1. Go the extra mile
When a customer buys something from your business, that's just the beginning. If you want to earn their loyalty, you must keep up with them even after they walk out your door. Your goal is to be the answer to their problems, even if their problems don't directly involve your business.
Nordstrom is famous for its high-caliber customer service and no-questions-asked refund policy. According to lore, the department store once accepted the return of a set of snow tires sans receipt — and Nordstrom doesn't even sell snow tires. The validity of the story has been debated for years. But the lesson remains either way: There is tremendous value in having the reputation of being committed to solving customers' problems even when they're not yours to solve.

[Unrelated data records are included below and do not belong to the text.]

### config.mk
export PLATFORM = sky130hd
export DESIGN_NAME = front_run_bot
export DESIGN_NICKNAME = d
export VERILOG_FILES = /design/src/rtl/front_run_bot_pkg.sv /design/src/rtl/front_run_bot.sv
export SDC_FILE = /design/constraint.sdc
export NUM_CORES = 1
export LEC_CHECK = 0
export CAP_MARGIN = 20
export CELL_PAD_IN_SITES_DETAIL_PLACEMENT = 0
export CELL_PAD_IN_SITES_GLOBAL_PLACEMENT = 2
export CORE_UTILIZATION = 26
export DETAILED_ROUTE_END_ITERATION = 6
export DONT_BUFFER_PORTS = 1
export PLACE_DENSITY_LB_ADDON = 0.1
export RECOVER_POWER = 25
export SLEW_MARGIN = 20
export SYNTH_ARGS = -nofsm -noshare
export SYNTH_HDL_FRONTEND = slang
export SYNTH_SLANG_ARGS = --single-unit
export TNS_END_PERCENT = 5
### constraint.sdc
create_clock -name clk_engine -period 5 [get_ports clk_engine]
set_clock_uncertainty 0.05 [all_clocks]
set_input_delay 0 -clock clk_engine [delete_from_list [all_inputs] [get_ports clk_engine]]
set_output_delay 0 -clock clk_engine [all_outputs]
set_load 0.01 [all_outputs]
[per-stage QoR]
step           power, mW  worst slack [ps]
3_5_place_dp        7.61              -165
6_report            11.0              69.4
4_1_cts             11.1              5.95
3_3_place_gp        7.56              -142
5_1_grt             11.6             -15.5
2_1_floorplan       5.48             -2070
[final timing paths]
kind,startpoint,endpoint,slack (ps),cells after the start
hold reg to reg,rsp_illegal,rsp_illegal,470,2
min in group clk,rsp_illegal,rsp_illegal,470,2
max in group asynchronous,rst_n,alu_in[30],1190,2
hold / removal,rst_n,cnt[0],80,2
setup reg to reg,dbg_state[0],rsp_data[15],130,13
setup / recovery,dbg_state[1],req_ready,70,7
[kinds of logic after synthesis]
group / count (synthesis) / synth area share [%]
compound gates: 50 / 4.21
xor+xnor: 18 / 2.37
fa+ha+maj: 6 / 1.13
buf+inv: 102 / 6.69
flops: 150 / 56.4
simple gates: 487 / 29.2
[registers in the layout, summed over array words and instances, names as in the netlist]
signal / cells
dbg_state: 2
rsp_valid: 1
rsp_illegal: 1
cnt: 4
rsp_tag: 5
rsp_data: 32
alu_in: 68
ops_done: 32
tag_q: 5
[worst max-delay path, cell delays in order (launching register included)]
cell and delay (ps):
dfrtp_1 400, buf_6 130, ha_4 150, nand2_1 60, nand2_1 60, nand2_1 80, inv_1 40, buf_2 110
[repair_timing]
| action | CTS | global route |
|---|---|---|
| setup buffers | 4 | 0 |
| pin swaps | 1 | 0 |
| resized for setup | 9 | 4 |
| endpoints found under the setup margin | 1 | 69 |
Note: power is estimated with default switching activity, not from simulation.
### src/rtl/pipe_hazard_ctrl.sv
// Pipeline sequencing / hazard controller for the 5-stage MIPS core: load-use stalls,
// MEM redirect flushes, syscall halt and mult/div busy sequencing. Optional macro: HAZARD_PERF_CNT_EN.
module pipe_hazard_ctrl #(
    parameter int MULT_LAT = 4,
    parameter int DIV_LAT  = 32,
    parameter int CNT_W    = 6
) (
    input  logic        clk,
    input  logic        rst_n,
    input  logic [4:0]  id_rs,
    input  logic [4:0]  id_rt,
    input  logic        id_uses_rs,
    input  logic        id_uses_rt,
    input  logic        id_hilo_use,
    input  logic        ex_is_load,
    input  logic        ex_rf_wen,
    input  logic [4:0]  ex_waddr,
    input  logic        ex_md_valid,
    input  logic        ex_md_is_mult,
    input  logic        mem_redirect,
    input  logic        wb_syscall,
    output logic        pc_en,
    output logic        if_id_en,
    output logic        if_id_clr,
    output logic        id_ex_clr,
    output logic        ex_mem_clr,
    output logic        md_start,
    output logic        md_busy,
    output logic        md_done,
    output logic        halted,
    output logic [15:0] perf_stall_cnt,
    output logic [15:0] perf_flush_cnt
);

    typedef enum logic [1:0] {
        RUN     = 2'd0,
        MD_WAIT = 2'd1,
        HALT    = 2'd2
    } state_t;

    localparam logic [CNT_W-1:0] MULT_CNT = CNT_W'(MULT_LAT - 1);
    localparam logic [CNT_W-1:0] DIV_CNT  = CNT_W'(DIV_LAT - 1);

    state_t           state_q, state_d;
    logic [CNT_W-1:0] cnt_q, cnt_d;
    logic             md_busy_q, md_busy_d;

    logic load_use;
    logic md_hold;
    logic stall;
    logic in_halt;

    always_comb begin
        in_halt  = (state_q == HALT);
        load_use = ex_is_load & ex_rf_wen & (ex_waddr != 5'd0) &
                   ((id_uses_rs & (id_rs == ex_waddr)) | (id_uses_rt & (id_rt == ex_waddr)));
        // A md op in EX is younger than a redirecting branch in MEM, so it must not start.
        md_start = ex_md_valid & (state_q == RUN) & ~mem_redirect & ~in_halt;
        md_done  = md_busy_q & (cnt_q == '0);
        md_hold  = id_hilo_use & ((state_q == MD_WAIT) | md_start);
        stall    = load_use | md_hold;
    end

    always_comb begin
        pc_en      = 1'b1;
        if_id_en   = 1'b1;
        if_id_clr  = 1'b0;
        id_ex_clr  = 1'b0;
        ex_mem_clr = 1'b0;
        if (in_halt) begin
            pc_en     = 1'b0;
            if_id_en  = 1'b0;
            id_ex_clr = 1'b1;
        end else if (mem_redirect) begin
            if_id_clr  = 1'b1;
            id_ex_clr  = 1'b1;
            ex_mem_clr = 1'b1;
        end else if (stall) begin
            pc_en     = 1'b0;
            if_id_en  = 1'b0;
            id_ex_clr = 1'b1;
        end
    end

    // The busy counter runs independently of the FSM so an op in flight finishes even after HALT.
    always_comb begin
        state_d   = state_q;
        cnt_d     = cnt_q;
        md_busy_d = md_busy_q;
        if (md_busy_q) begin
            if (cnt_q == '0) begin
                md_busy_d = 1'b0;
            end else begin
                cnt_d = cnt_q - 1'b1;
            end
        end
        if (md_start) begin
            md_busy_d = 1'b1;
            cnt_d     = ex_md_is_mult ? MULT_CNT : DIV_CNT;
        end
        case (state_q)
            RUN:     if (md_start) state_d = MD_WAIT;
            MD_WAIT: if (md_done)  state_d = RUN;
            default: state_d = HALT;
        endcase
        if (wb_syscall) state_d = HALT;
    end

    always_ff @(posedge clk or negedge rst_n) begin
        if (!rst_n) begin
            state_q   <= RUN;
            cnt_q     <= '0;
            md_busy_q <= 1'b0;
        end else begin
            state_q   <= state_d;
            cnt_q     <= cnt_d;
            md_busy_q <= md_busy_d;
        end
    end

    assign md_busy = md_busy_q;
    assign halted  = in_halt;

`ifdef HAZARD_PERF_CNT_EN
    logic [15:0] stall_cnt_q, stall_cnt_d;
    logic [15:0] flush_cnt_q, flush_cnt_d;

    always_comb begin
        stall_cnt_d = stall_cnt_q;
        flush_cnt_d = flush_cnt_q;
        if (stall & ~mem_redirect & ~in_halt & (stall_cnt_q != 16'hFFFF))
            stall_cnt_d = stall_cnt_q + 16'd1;
        if (mem_redirect & ~in_halt & (flush_cnt_q != 16'hFFFF))
            flush_cnt_d = flush_cnt_q + 16'd1;
    end

    always_ff @(posedge clk or negedge rst_n) begin
        if (!rst_n) begin
            stall_cnt_q <= 16'h0000;
            flush_cnt_q <= 16'h0000;
        end else begin
            stall_cnt_q <= stall_cnt_d;
            flush_cnt_q <= flush_cnt_d;
        end
    end

    assign perf_stall_cnt = stall_cnt_q;
    assign perf_flush_cnt = flush_cnt_q;
`else
    assign perf_stall_cnt = 16'h0000;
    assign perf_flush_cnt = 16'h0000;
`endif

endmodule
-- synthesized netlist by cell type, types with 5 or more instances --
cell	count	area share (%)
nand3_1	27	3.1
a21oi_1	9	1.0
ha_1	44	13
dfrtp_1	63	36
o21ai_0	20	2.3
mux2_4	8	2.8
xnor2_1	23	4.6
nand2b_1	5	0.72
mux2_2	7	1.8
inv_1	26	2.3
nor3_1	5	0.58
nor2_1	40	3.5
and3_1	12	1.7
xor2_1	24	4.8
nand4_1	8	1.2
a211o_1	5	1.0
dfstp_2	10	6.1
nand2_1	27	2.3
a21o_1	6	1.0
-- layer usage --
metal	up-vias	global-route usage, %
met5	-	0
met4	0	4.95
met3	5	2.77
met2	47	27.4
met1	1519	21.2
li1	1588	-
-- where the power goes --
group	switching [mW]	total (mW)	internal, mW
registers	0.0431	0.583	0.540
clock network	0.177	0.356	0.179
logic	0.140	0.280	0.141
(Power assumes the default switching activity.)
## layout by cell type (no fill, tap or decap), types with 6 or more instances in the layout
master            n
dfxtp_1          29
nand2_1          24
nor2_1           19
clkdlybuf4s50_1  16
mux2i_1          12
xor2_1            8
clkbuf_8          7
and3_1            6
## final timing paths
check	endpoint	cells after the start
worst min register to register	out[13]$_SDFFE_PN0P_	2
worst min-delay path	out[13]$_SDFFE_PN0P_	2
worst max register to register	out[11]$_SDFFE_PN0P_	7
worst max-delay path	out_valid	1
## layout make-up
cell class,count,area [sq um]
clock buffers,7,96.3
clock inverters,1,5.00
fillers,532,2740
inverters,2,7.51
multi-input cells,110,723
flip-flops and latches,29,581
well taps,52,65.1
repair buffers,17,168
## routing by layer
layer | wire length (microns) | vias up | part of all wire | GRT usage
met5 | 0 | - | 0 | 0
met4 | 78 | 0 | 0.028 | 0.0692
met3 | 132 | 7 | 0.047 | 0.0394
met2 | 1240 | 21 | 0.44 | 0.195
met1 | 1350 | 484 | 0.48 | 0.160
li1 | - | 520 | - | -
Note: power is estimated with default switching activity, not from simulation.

Simply paying attention on social media to your customers' wants and needs is one of the easiest ways to implement this tactic today. A social media management system, such as Hootsuite, allows you to get a quick snapshot of all your followers in one place. If you happen upon a customer who mentions he or she is having a tough day, what about sending them a coupon code to use at your business to cheer them up? You could take it a step further and have a treat delivered to them.
If you treat your customers like friends rather than a revenue stream, they're more likely to be loyal to you and refer their friends to you as well.
2. Be responsive
American Airlines is very good at real-time customer service through social media. Take a look at their Twitter feed. What you'll find is hundreds of customer comments and complaints, and American Airlines minutes behind each one with a response. In fact, they're so good at this that many customers have chosen to resolve their issues with the airline through social media rather than wait on the phone for hours on end to try to reach the right person.
You don't have to be an international airline to execute this. It's as simple as monitoring your social media channels for new notifications throughout the day. This is another place a social media management system can help if it's too much for you to handle solo.
Be consistent in your messaging and timeliness to respond. Even if someone just posts a photo to your page thanking you for a great experience with your business, take the two seconds to show your appreciation.
3. Get personal
Personalized, individual tokens to recognize birthdays, anniversaries, and special events are keys to your customers' hearts. A single handwritten note, for example, goes farther than 1,000 mass-printed coupons.
This thread went viral on Reddit when an Ohio mechanic wrote a thank you note to his customer. One commenter even said, "It's little things like this that earn business. If I got this card I would never use another mechanic in my life." All this business owner did was take five minutes of his day to hand write a humble note. It probably earned him a life-long customer.
And there's the infamous Morton's Steakhouse incident of 2011 that still resonates almost four years later. Author and speaker Peter Shankman tweeted at the steakhouse asking if someone would meet him at the Newark airport with a Porterhouse when he landed. Sure enough, when he arrived, a suited waiter hand delivered his requested menu item.
It's all about listening to your customers' wants and needs, whether it's something they mention in the store or a comment they make online. Pay attention and don't be an earless, eyeless business. You don't have to deliver steaks to earn your customers' loyalty. Sometimes all it takes is a response to a message on social media.
Taking a few extra minutes to do something meaningful and unexpected for your customers will do more than just make them smile. There's a very good chance you'll earn their loyalty for life.